Liquid-Absorbing System-Assisted Intersecting Jets Printing of Soft Structures from Reactive Biomaterials

Abstract Traditional three-dimensional (3D) bioprinting techniques of reactive materials usually include a mixing step of reactive agents prior to deposition, leading to potential changes in the rheological and biocompatibility properties of the resulting ink. During intersecting jets printing, reactive materials are dispensed separately, colliding and mixing with each other in air before landing on a previously deposited layer. While this enables reactive material printing using a printing-then-mixing approach, the resulting excess fluid may compromise the printing quality and accuracy. This study aims to improve the performance of intersecting jets–based reactive material printing by introducing a stainless-steel wire mesh and fibrous tissue paper–based liquid-absorbing system, which functions as a method to remove the excess resultant liquid from the printing zone.

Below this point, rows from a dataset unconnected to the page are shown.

$ cat config.mk
export PLATFORM = sky130hd
export DESIGN_NAME = jac3d_outq
export DESIGN_NICKNAME = d
export VERILOG_FILES = /design/src/jac3d_pkg.sv /design/src/jac3d_outq.sv
export SDC_FILE = /design/constraint.sdc
export NUM_CORES = 1
export LEC_CHECK = 0
export ABC_AREA = 1
export CELL_PAD_IN_SITES_DETAIL_PLACEMENT = 1
export CELL_PAD_IN_SITES_GLOBAL_PLACEMENT = 1
export CORE_MARGIN = 2
export CORE_UTILIZATION = 40
export CTS_CLUSTER_SIZE = 16
export DETAILED_ROUTE_END_ITERATION = 10
export DONT_BUFFER_PORTS = 1
export GPL_TIMING_DRIVEN = 0
export PLACE_DENSITY_LB_ADDON = 0.12
export SLEW_MARGIN = 5
export SYNTH_ARGS = -nofsm -noshare
export SYNTH_HDL_FRONTEND = slang
export SYNTH_SLANG_ARGS = --single-unit
$ cat constraint.sdc
create_clock -name i_clk -period 18.8 [get_ports i_clk]
set_clock_uncertainty 0.2 [all_clocks]
set_input_delay 2.82 -clock i_clk [delete_from_list [all_inputs] [get_ports i_clk]]
set_output_delay 2.82 -clock i_clk [all_outputs]
set_load 0.005 [all_outputs]
$ cat src/jac3d_pkg.sv
// ----------------------------------------------------------------------------
// jac3d_pkg
// Shared types for the seven-point stencil: item tags, results, queue pushes.
// ----------------------------------------------------------------------------
package jac3d_pkg;

    localparam int Q_DEPTH = 8;
    localparam int Q_AW    = $clog2(Q_DEPTH);

    typedef struct packed {
        logic signed [31:0] value;
        logic [9:0]         batch;
        logic [11:0]        z;
        logic [5:0]         y;
        logic [5:0]         x;
        logic               last;
    } t_result;

    // tag of one accepted item, travels alongside the arithmetic
    typedef struct packed {
        logic        has0;      // plane behind is emitted
        logic        has1;      // last plane: own boundary copy as well
        logic        interior;
        logic [31:0] cur;
        logic [9:0]  batch;
        logic [11:0] zc;
        logic [11:0] z;
        logic [5:0]  y;
        logic [5:0]  x;
    } t_meta;

    typedef struct packed {
        logic [1:0] cnt;
        t_result    r0;
        t_result    r1;
    } t_push;

endpackage

$ cat src/jac3d_outq.sv
// ----------------------------------------------------------------------------
// jac3d_outq
// Result queue: up to two results in a cycle, one out a cycle unless stalled.
// ----------------------------------------------------------------------------
module jac3d_outq (
    input  logic                    i_clk,
    input  logic                    i_rst_n,
    input  jac3d_pkg::t_push        i_push,
    output logic                    o_valid,
    input  logic                    i_stall,
    output jac3d_pkg::t_result      o_head,
    output logic [jac3d_pkg::Q_AW:0] o_count
);
    import jac3d_pkg::*;

    t_result          r_mem [Q_DEPTH];
    logic [Q_AW-1:0]  r_wp, r_rp;
    logic [Q_AW:0]    r_count;
    logic             pop;

    assign o_valid = (r_count != '0);
    assign pop     = o_valid & ~i_stall;
    assign o_head  = r_mem[r_rp];
    assign o_count = r_count;

    always_ff @(posedge i_clk) begin
        if (!i_rst_n) begin
            r_wp    <= '0;
            r_rp    <= '0;
            r_count <= '0;
        end else begin
            r_wp    <= r_wp + Q_AW'(i_push.cnt);
            r_rp    <= r_rp + Q_AW'(pop);
            r_count <= r_count + (Q_AW + 1)'(i_push.cnt) - (Q_AW + 1)'(pop);
        end
        if (i_push.cnt != 2'd0) begin
            r_mem[r_wp] <= i_push.r0;
        end
        if (i_push.cnt == 2'd2) begin
            r_mem[r_wp + Q_AW'(1)] <= i_push.r1;
        end
    end

    a_no_overflow: assert property (@(posedge i_clk) disable iff (!i_rst_n)
        (5'(r_count) + 5'(i_push.cnt) - 5'(pop)) <= 5'(Q_DEPTH))
        else $error("result queue overflow");

    a_count_bound: assert property (@(posedge i_clk) disable iff (!i_rst_n)
        (i_push.cnt == 2'd0 && pop) |=> r_count == $past(r_count) - 1'b1)
        else $error("queue count slip");

endmodule

==> run metrics <==
total track usage 31.6%; count of state elements after synthesis around 550; first-pass GRT wire length 201 mm; htree depth 3; CP max FO 10; layout cells sized above 1 9.98%; total number of vias ~31000; first-iteration detailed-routing DRC count ~2300; vias in the first global route about 32000; Yosys cell types 21; Clock transition at path regs roughly 0.060 ns; post-synth net total roughly 4500; CP Data Required Time between 15 and 20 ns; total negative setup slack 0 ns; outcome finished clean; Via density 5.56; Leak Pwr about 0.018 µW; cells after synthesis 4393; Site Rows ~110; Setup Fix Bufs, Post-CTS 0; worst setup path category reg -> out; die height ~290 µm; fillcell total 10200; Clock Path Buffers 3; Final Wtd Congestion a little under 0.9; final worst-path cycle share around 35%; Chip Width about 300 µm; Ys Warns 0; VDD IR max roughly 55 µV; # setup viols final 0; first drt pass iteration count 5; Tightest Pin Transition 1.31 ns; detailed placement HPWL around 100 mm; post_cts resized 0; Crit. End Element primary output; worst hold slack 0.376 ns; nets@finish roughly 4600; final hold vios 0; total grt overflow 0; Post-Route WL 136 mm; Starting Density just over 40%; total CTS buffers 69; Seq/Total Area, Yosys between 40% and 50%; area of the core a little over 80000 µm²; Highest Clock Rate 0.154 GHz; min Tclk post-route 6.50 ns; unrepaired setup endpoints after global routing no; post-synthesis area per instance ~7.5 µm²; Residual DRC 0; most frequent cells in the layout nand2_1 (1962), inv_1 (558), nand4_1 (536), edfxtp_1 (536), nand3_1 (275); Hold Buf Count CTS 0; clock tree sinks between 500 and 600; power per cell area between 100 and 150 nW/µm²; TritonCTS clock tree yes; most common cell after layout, fill and taps aside nand2_1; min-delay worst type reg -> reg; largest net degree at the start of global routing 25; I/O Pins ~210; Clock Latency Late Sink 0.62 ns; Area Overhead vs Synth 12.4%; Critical Path Source Type flop; wire length per cell 24.2 µm; number of port buffers 0; Root Buffer clkbuf_16; Synth Cell Area roughly 33000 µm²; Critical Path AT around 3.5 ns; Slew Limit Fails 0; initial antenna violation count 8; Max-cap violations 0; die area between 80000 and 90000 µm²; slew margin rel. between 10% and 20%; Detail Route Antenna Nets 0
==> final cells by class <==
cell class              count  area [µm²]  share of cell area [%]
diodes                      4        10.0                  0.0269
plain buffers             473        2260                    6.08
clock buffers              97        1920                    5.15
clock inverters            24         181                   0.488
inverters                 561        2110                    5.66
multi-input cells        2813       12500                    33.6
flip-flops and latches    546       16300                    43.8
well taps                1070        1340                    3.60
repair buffers             25         576                    1.55
==> logic make-up (layout without fill, tap and decap cells) <==
family,after synthesis,in the layout,synth area share [%]
xor gates and xnor gates,3,3,0.0795
buffers and inverters,1034,1180,13.2
other,0,4,0
DFF,546,546,49.3
AOI/OAI and AO/OA,12,12,0.182
adders and majority gates,10,10,0.424
and+or+nand+nor,2788,2788,36.8
==> worst max-delay path, stage by stage (launching register included) <==
cell	delay, ns
dfxtp_1	0.30
clkbuf_1	0.31
inv_1	0.29
clkbuf_1	1.00
clkbuf_1	0.60
nand2_1	0.19
nand2_1	0.17
==> stage by stage <==
step | cells | setup WS (ns) | area, µm² | power [µW] | util, %
finish | 5613 | 12.30 | 37200 | 4040 | 45.4
global route | 5611 | 12.26 | 37200 | 4200 | 45.4
CTS | 5609 | 12.33 | 37200 | 4030 | 45.4
detailed placement | 5488 | 12.97 | 35100 | 2740 | 42.8
global placement | 5463 | 5.35 | 34400 | 2720 | 42.0
floorplan | 4393 | 10.25 | 33100 | 2250 | -
==> report_power, final <==
group          switching, µW  internal, µW  total [µW]
Clock                    557           749        1310
Combinational            948           287        1240
Sequential              25.1          1470        1490
==> synth_stat cells <==
cell type | number | share of area, %
xor2_1 | 2 | 0.053
fa_1 | 2 | 0.12
clkbuf_1 | 97 | 1.1
o21ai_0 | 9 | 0.14
nand2_1 | 1962 | 22
clkbuf_2 | 91 | 1.4
buf_1 | 51 | 0.58
nand3_2 | 6 | 0.18
xnor2_1 | 1 | 0.026
buf_2 | 204 | 3.1
edfxtp_1 | 536 | 49
buf_6 | 1 | 0.034
buf_4 | 29 | 0.66
nand4_1 | 536 | 10
nor2_1 | 9 | 0.10
inv_1 | 558 | 6.3
ha_1 | 8 | 0.30
nand3_1 | 275 | 4.2
a21oi_1 | 3 | 0.045
inv_2 | 3 | 0.034
dfxtp_1 | 10 | 0.61
==> metal layers <==
metal	wire, µm	global-route usage [%]	vias up
li1	-	-	14400
met1	55100	39.1	15500
met2	66800	55.0	1036
met3	7480	3.86	310
met4	6370	14.3	2
met5	16	0	-
==> sequential cells by signal, indices dropped and copies added, names as in the netlist <==
signal	flops
o_count	4
r_rp	3
r_wp	3
r_mem	536
==> worst paths after layout <==
kind                      startpoint                      to  slack (ns)  cells past startpoint
setup / recovery  r_rp[2]$_SDFF_PN0_              o_head[38]       12.30                      6
hold / removal    r_rp[1]$_SDFF_PN0_      r_rp[1]$_SDFF_PN0_        0.38                      3
setup reg to reg  r_wp[0]$_SDFF_PN0_  r_mem[4][26]$_DFFE_PP_       15.16                      9
hold reg to reg   r_rp[1]$_SDFF_PN0_      r_rp[1]$_SDFF_PN0_        0.38                      3
Power figures use the tool's default switching activity.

The proposed stainless-steel wire mesh and tissue paper-based liquid absorbing system effectively absorbs the excess liquid resulted during the printing process which enables higher-resolution and denser depositions of soft structures. By selecting a proper wire mesh, the proposed liquid-absorbing system can absorb up to 65-90% of the excess liquid (water herein) resulting from printing aqueous reactive sodium alginate and calcium chloride inks, which are selected as model materials in this study. By controlling the tilt angles of intersecting jets, the incident angle of post-collision droplets is desirable to be less than 14o to avoid droplet bouncing on the top of a previously deposited layer during 3D bioprinting. Using the liquid-absorbing system, different 3D structures have been successfully printed using intersecting jets printing. For tubular alginate constructs printed in air from sodium alginate and calcium chloride inks, a 2.5 height-diameter ratio can be achieved. The proposed printing technology does not influence the post-printing cell viability while printing 3T3 cells, demonstrating its promising potential for bioprinting applications.